*** Block opens ***

--- config.mk ---
export PLATFORM = sky130hd
export DESIGN_NAME = uart_rx_fifo
export DESIGN_NICKNAME = d
export VERILOG_FILES = /design/src/rtl/uart_pkg.sv /design/src/rtl/uart_rx_fifo_core.sv /design/src/rtl/uart_rx_fifo.sv
export SDC_FILE = /design/constraint.sdc
export NUM_CORES = 1
export LEC_CHECK = 0
export ABC_AREA = 0
export ABC_CLOCK_PERIOD_IN_PS = 2350
export BUFFER_PORTS_ARGS = -buffer_cell sky130_fd_sc_hd__buf_2
export CAP_MARGIN = 20
export CORE_ASPECT_RATIO = 0.9
export CORE_MARGIN = 2
export CORE_UTILIZATION = 55
export CTS_BUF_LIST = sky130_fd_sc_hd__clkbuf_4
export CTS_CLUSTER_DIAMETER = 80
export DETAILED_ROUTE_END_ITERATION = 8
export GPL_TIMING_DRIVEN = 0
export PLACE_DENSITY = 0.73
export SYNTH_ARGS = -nofsm -noshare
export SYNTH_HDL_FRONTEND = slang
export SYNTH_HIERARCHICAL = 1
export SYNTH_SLANG_ARGS = --single-unit
--- constraint.sdc ---
create_clock -name clk -period 2.35 [get_ports clk]
set_clock_uncertainty 0.1 [all_clocks]
set_input_delay 0 -clock clk [delete_from_list [all_inputs] [get_ports clk]]
set_output_delay 0 -clock clk [all_outputs]
set_load 0.02 [all_outputs]
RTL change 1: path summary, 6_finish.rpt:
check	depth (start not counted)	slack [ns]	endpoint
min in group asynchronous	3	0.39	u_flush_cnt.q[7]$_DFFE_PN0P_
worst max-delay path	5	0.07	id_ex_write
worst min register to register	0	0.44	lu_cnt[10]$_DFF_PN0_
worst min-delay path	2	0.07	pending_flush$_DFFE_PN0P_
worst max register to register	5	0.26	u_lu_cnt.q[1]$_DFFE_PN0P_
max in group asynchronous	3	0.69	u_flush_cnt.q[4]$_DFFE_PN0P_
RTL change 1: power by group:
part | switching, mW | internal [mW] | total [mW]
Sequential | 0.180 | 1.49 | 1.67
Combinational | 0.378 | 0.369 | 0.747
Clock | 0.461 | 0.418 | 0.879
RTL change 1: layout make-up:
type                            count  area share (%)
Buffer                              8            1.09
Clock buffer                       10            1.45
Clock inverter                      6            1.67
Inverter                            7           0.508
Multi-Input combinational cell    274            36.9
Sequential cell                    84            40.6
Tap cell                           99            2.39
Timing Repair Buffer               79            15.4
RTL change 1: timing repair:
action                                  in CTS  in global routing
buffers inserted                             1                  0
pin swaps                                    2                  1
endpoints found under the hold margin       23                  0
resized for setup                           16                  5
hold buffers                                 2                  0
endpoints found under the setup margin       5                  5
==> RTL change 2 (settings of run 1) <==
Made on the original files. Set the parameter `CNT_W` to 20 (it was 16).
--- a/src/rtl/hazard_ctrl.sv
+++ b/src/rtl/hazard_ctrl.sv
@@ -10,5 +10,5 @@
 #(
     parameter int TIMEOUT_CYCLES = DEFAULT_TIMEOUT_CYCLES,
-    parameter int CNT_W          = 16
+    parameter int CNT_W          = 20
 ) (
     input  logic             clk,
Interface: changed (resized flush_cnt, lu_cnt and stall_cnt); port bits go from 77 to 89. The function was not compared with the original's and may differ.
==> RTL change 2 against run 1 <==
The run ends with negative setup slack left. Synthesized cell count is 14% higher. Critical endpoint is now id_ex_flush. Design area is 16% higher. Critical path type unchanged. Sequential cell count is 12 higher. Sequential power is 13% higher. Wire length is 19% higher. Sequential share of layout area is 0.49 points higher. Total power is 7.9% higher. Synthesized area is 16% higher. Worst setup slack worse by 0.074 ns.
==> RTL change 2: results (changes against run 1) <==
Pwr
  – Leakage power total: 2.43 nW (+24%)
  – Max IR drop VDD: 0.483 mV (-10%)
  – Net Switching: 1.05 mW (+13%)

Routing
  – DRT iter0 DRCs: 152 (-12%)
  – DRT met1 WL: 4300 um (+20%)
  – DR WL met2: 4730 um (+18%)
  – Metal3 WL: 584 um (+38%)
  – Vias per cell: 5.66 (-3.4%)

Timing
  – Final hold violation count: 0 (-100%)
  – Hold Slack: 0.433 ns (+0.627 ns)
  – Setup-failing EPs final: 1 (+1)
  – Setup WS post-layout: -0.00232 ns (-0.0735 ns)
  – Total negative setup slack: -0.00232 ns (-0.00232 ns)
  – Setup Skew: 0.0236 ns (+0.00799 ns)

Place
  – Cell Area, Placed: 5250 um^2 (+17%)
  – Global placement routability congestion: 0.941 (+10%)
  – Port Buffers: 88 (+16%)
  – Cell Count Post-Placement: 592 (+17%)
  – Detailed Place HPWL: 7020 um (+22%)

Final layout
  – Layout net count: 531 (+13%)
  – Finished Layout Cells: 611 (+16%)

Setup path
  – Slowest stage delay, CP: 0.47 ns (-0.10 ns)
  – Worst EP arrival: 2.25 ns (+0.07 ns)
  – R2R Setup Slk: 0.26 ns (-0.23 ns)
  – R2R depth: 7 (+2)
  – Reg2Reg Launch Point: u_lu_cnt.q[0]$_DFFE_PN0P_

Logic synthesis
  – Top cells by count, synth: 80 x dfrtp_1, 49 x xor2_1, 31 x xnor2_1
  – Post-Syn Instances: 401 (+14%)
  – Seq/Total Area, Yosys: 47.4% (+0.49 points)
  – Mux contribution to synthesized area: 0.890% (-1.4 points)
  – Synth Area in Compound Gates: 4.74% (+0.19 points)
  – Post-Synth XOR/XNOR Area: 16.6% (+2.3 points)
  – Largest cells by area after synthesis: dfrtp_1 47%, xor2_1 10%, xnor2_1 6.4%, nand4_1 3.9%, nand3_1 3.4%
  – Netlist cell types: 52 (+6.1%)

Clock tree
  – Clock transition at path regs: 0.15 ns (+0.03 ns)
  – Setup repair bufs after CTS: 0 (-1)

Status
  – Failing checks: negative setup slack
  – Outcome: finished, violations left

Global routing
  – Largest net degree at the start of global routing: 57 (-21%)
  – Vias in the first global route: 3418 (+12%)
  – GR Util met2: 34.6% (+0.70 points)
`config.mk`:
```
export PLATFORM = sky130hd
export DESIGN_NAME = pipeline_hazard_controller
export DESIGN_NICKNAME = d
export VERILOG_FILES = /design/src/rtl/pipeline_hazard_controller_pkg.sv /design/src/rtl/pipeline_hazard_controller_hazard_detect.sv /design/src/rtl/pipeline_hazard_controller.sv
export SDC_FILE = /design/constraint.sdc
export NUM_CORES = 1
export LEC_CHECK = 0
export BUFFER_PORTS_ARGS = -buffer_cell sky130_fd_sc_hd__buf_2
export CAP_MARGIN = 15
export CORE_ASPECT_RATIO = 1.25
export CORE_MARGIN = 2
export CORE_UTILIZATION = 47
export DETAILED_ROUTE_END_ITERATION = 6
export GPL_TIMING_DRIVEN = 0
export PLACE_DENSITY_LB_ADDON = 0.08
export SKIP_CTS_REPAIR_TIMING = 1
export SKIP_LAST_GASP = 1
export SYNTH_ARGS = -nofsm -noshare
export SYNTH_HDL_FRONTEND = slang
export SYNTH_SLANG_ARGS = --single-unit
```
`constraint.sdc`:
```
create_clock -name clk -period 2 [get_ports clk]
set_clock_uncertainty 0.1 [all_clocks]
set_input_delay 0.2 -clock clk [delete_from_list [all_inputs] [get_ports clk]]
set_output_delay 0.2 -clock clk [all_outputs]
set_load 0.01 [all_outputs]
```
### config.mk
export PLATFORM = sky130hd
export DESIGN_NAME = load_store_unit
export DESIGN_NICKNAME = d
export VERILOG_FILES = /design/src/rtl/lsu_pkg.sv /design/src/rtl/lsu_align.sv /design/src/rtl/load_store_unit.sv
export SDC_FILE = /design/constraint.sdc
export NUM_CORES = 1
export LEC_CHECK = 0
export CORE_MARGIN = 5
export CORE_UTILIZATION = 45
export DETAILED_ROUTE_END_ITERATION = 7
export GPL_ROUTABILITY_DRIVEN = 0
export PLACE_DENSITY = 0.74
export SYNTH_ARGS = -nofsm -noshare
export SYNTH_HDL_FRONTEND = slang
export SYNTH_HIERARCHICAL = 1
export SYNTH_SLANG_ARGS = --single-unit
export TNS_END_PERCENT = 30
### constraint.sdc
create_clock -name clk -period 14.1 [get_ports clk]
set_input_delay 2.82 -clock clk [delete_from_list [all_inputs] [get_ports clk]]
set_output_delay 2.82 -clock clk [all_outputs]
set_load 0.1 [all_outputs]
### src/rtl/lsu_pkg.sv
// rtl/lsu_pkg.sv - shared state, funct3 and error encodings for the load/store unit
package lsu_pkg;

  typedef enum logic [2:0] {
    S_IDLE,
    S_RD,
    S_CAP,
    S_WR,
    S_RESP
  } lsu_state_t;

  localparam logic [2:0] F3_B  = 3'b000;
  localparam logic [2:0] F3_H  = 3'b001;
  localparam logic [2:0] F3_W  = 3'b010;
  localparam logic [2:0] F3_BU = 3'b100;
  localparam logic [2:0] F3_HU = 3'b101;

  localparam logic [1:0] ERR_NONE     = 2'b00;
  localparam logic [1:0] ERR_MISALIGN = 2'b01;
  localparam logic [1:0] ERR_FAULT    = 2'b10;
  localparam logic [1:0] ERR_ILLEGAL  = 2'b11;

endpackage

### src/rtl/lsu_align.sv
// rtl/lsu_align.sv - combinational sub-word load extract/extend and store merge
module lsu_align (
  input  logic [31:0] i_word,
  input  logic [31:0] i_wdata,
  input  logic [1:0]  i_off,
  input  logic [2:0]  i_funct3,
  output logic [31:0] o_rdata,
  output logic [31:0] o_merged
);
  import lsu_pkg::*;

  logic [7:0]  w_byte;
  logic [15:0] w_half;

  always_comb begin
    case (i_off)
      2'd0:    w_byte = i_word[7:0];
      2'd1:    w_byte = i_word[15:8];
      2'd2:    w_byte = i_word[23:16];
      default: w_byte = i_word[31:24];
    endcase
    w_half = i_off[1] ? i_word[31:16] : i_word[15:0];

    case (i_funct3)
      F3_B:    o_rdata = {{24{w_byte[7]}}, w_byte};
      F3_H:    o_rdata = {{16{w_half[15]}}, w_half};
      F3_W:    o_rdata = i_word;
      F3_BU:   o_rdata = {24'd0, w_byte};
      F3_HU:   o_rdata = {16'd0, w_half};
      default: o_rdata = '0;
    endcase

    // Stores keep the untouched lanes of the old word read back from memory
    o_merged = i_word;
    case (i_funct3)
      F3_B:    o_merged[{i_off, 3'b000} +: 8] = i_wdata[7:0];
      F3_H:    begin
        if (i_off[1]) o_merged[31:16] = i_wdata[15:0];
        else          o_merged[15:0]  = i_wdata[15:0];
      end
      F3_W:    o_merged = i_wdata;
      default: o_merged = i_word;
    endcase
  end

endmodule

### src/rtl/load_store_unit.sv
// rtl/load_store_unit.sv - memory-access stage with read-modify-write sub-word stores
// Optional LSU_TRACE_EN: simulation-only trace of memory writes and load responses.
module load_store_unit #(
  parameter logic [31:0] DMEM_SIZE   = 32'h0004_0000,
  parameter int          CHECK_ALIGN = 1
) (
  input  logic        clk,
  input  logic        reset,
  input  logic        req_valid,
  output logic        req_ready,
  input  logic        req_is_store,
  input  logic [2:0]  req_funct3,
  input  logic [31:0] req_addr,
  input  logic [31:0] req_wdata,
  output logic        resp_valid,
  input  logic        resp_ready,
  output logic [31:0] resp_rdata,
  output logic [1:0]  resp_err,
  output logic [31:0] m_addr,
  output logic [31:0] m_wr_dat,
  output logic        rd_en,
  output logic        wr_en,
  input  logic [31:0] m_rd_dat
);
  import lsu_pkg::*;

  lsu_state_t  r_state;
  logic        r_is_store;
  logic [2:0]  r_funct3;
  logic [1:0]  r_off;
  logic [31:0] r_wdata;

  logic        w_half;
  logic        w_word;
  logic        w_legal;
  logic [31:0] w_addr;
  logic [1:0]  w_err;
  logic [31:0] w_rdata;
  logic [31:0] w_merged;

  always_comb begin
    w_half = (req_funct3 == F3_H) || (req_funct3 == F3_HU);
    w_word = (req_funct3 == F3_W);
    if (req_is_store)
      w_legal = (req_funct3 == F3_B) || (req_funct3 == F3_H) || w_word;
    else
      w_legal = (req_funct3 == F3_B) || (req_funct3 == F3_BU) || w_half || w_word;

    // Without alignment checking the sub-size address bits are simply dropped
    w_addr = req_addr;
    if (CHECK_ALIGN == 0) begin
      if (w_word)      w_addr[1:0] = 2'b00;
      else if (w_half) w_addr[0]   = 1'b0;
    end

    if (!w_legal)
      w_err = ERR_ILLEGAL;
    else if ((CHECK_ALIGN != 0) &&
             ((w_half && req_addr[0]) || (w_word && (req_addr[1:0] != 2'b00))))
      w_err = ERR_MISALIGN;
    else if (req_addr >= DMEM_SIZE)
      w_err = ERR_FAULT;
    else
      w_err = ERR_NONE;
  end

  lsu_align u_align (
    .i_word   (m_rd_dat),
    .i_wdata  (r_wdata),
    .i_off    (r_off),
    .i_funct3 (r_funct3),
    .o_rdata  (w_rdata),
    .o_merged (w_merged)
  );

  always_ff @(posedge clk or posedge reset) begin
    if (reset) begin
      r_state    <= S_IDLE;
      r_is_store <= 1'b0;
      r_funct3   <= '0;
      r_off      <= '0;
      r_wdata    <= '0;
      req_ready  <= 1'b1;
      resp_valid <= 1'b0;
      resp_rdata <= '0;
      resp_err   <= ERR_NONE;
      rd_en      <= 1'b0;
      wr_en      <= 1'b0;
      m_addr     <= '0;
      m_wr_dat   <= '0;
    end else begin
      case (r_state)
        S_IDLE: begin
          if (req_valid && req_ready) begin
            r_is_store <= req_is_store;
            r_funct3   <= req_funct3;
            r_off      <= w_addr[1:0];
            r_wdata    <= req_wdata;
            req_ready  <= 1'b0;
            if (w_err != ERR_NONE) begin
              r_state    <= S_RESP;
              resp_valid <= 1'b1;
              resp_rdata <= '0;
              resp_err   <= w_err;
            end else if (req_is_store && w_word) begin
              r_state  <= S_WR;
              wr_en    <= 1'b1;
              m_addr   <= {2'b00, w_addr[31:2]};
              m_wr_dat <= req_wdata;
            end else begin
              r_state <= S_RD;
              rd_en   <= 1'b1;
              m_addr  <= {2'b00, w_addr[31:2]};
            end
          end
        end
        S_RD: begin
          rd_en   <= 1'b0;
          r_state <= S_CAP;
        end
        S_CAP: begin
          if (r_is_store) begin
            r_state  <= S_WR;
            wr_en    <= 1'b1;
            m_wr_dat <= w_merged;
          end else begin
            r_state    <= S_RESP;
            m_addr     <= '0;
            resp_valid <= 1'b1;
            resp_rdata <= w_rdata;
            resp_err   <= ERR_NONE;
          end
        end
        S_WR: begin
          r_state    <= S_RESP;
          wr_en      <= 1'b0;
          m_addr     <= '0;
          m_wr_dat   <= '0;
          resp_valid <= 1'b1;
          resp_rdata <= '0;
          resp_err   <= ERR_NONE;
        end
        S_RESP: begin
          if (resp_ready) begin
            r_state    <= S_IDLE;
            resp_valid <= 1'b0;
            req_ready  <= 1'b1;
          end
        end
        default: r_state <= S_IDLE;
      endcase
    end
  end

`ifdef LSU_TRACE_EN
  logic [31:0] r_trace_addr;

  always_ff @(posedge clk or posedge reset) begin
    if (reset)
      r_trace_addr <= '0;
    else if (req_valid && req_ready)
      r_trace_addr <= req_addr;
  end

  always_ff @(posedge clk) begin
    if (wr_en)
      $display("ST %08h %08h", {m_addr[29:0], 2'b00}, m_wr_dat);
    if (resp_valid && resp_ready && !r_is_store)
      $display("LD %08h %08h", r_trace_addr, resp_rdata);
  end
`else
`endif

endmodule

*** Block closes ***

All lines above from the one with "RTL change 1: path" to the one with "worst min register", inclusive, should be copied exactly, and no other lines.

Completed exercise >>
RTL change 1: path summary, 6_finish.rpt:
check	depth (start not counted)	slack [ns]	endpoint
min in group asynchronous	3	0.39	u_flush_cnt.q[7]$_DFFE_PN0P_
worst max-delay path	5	0.07	id_ex_write
worst min register to register	0	0.44	lu_cnt[10]$_DFF_PN0_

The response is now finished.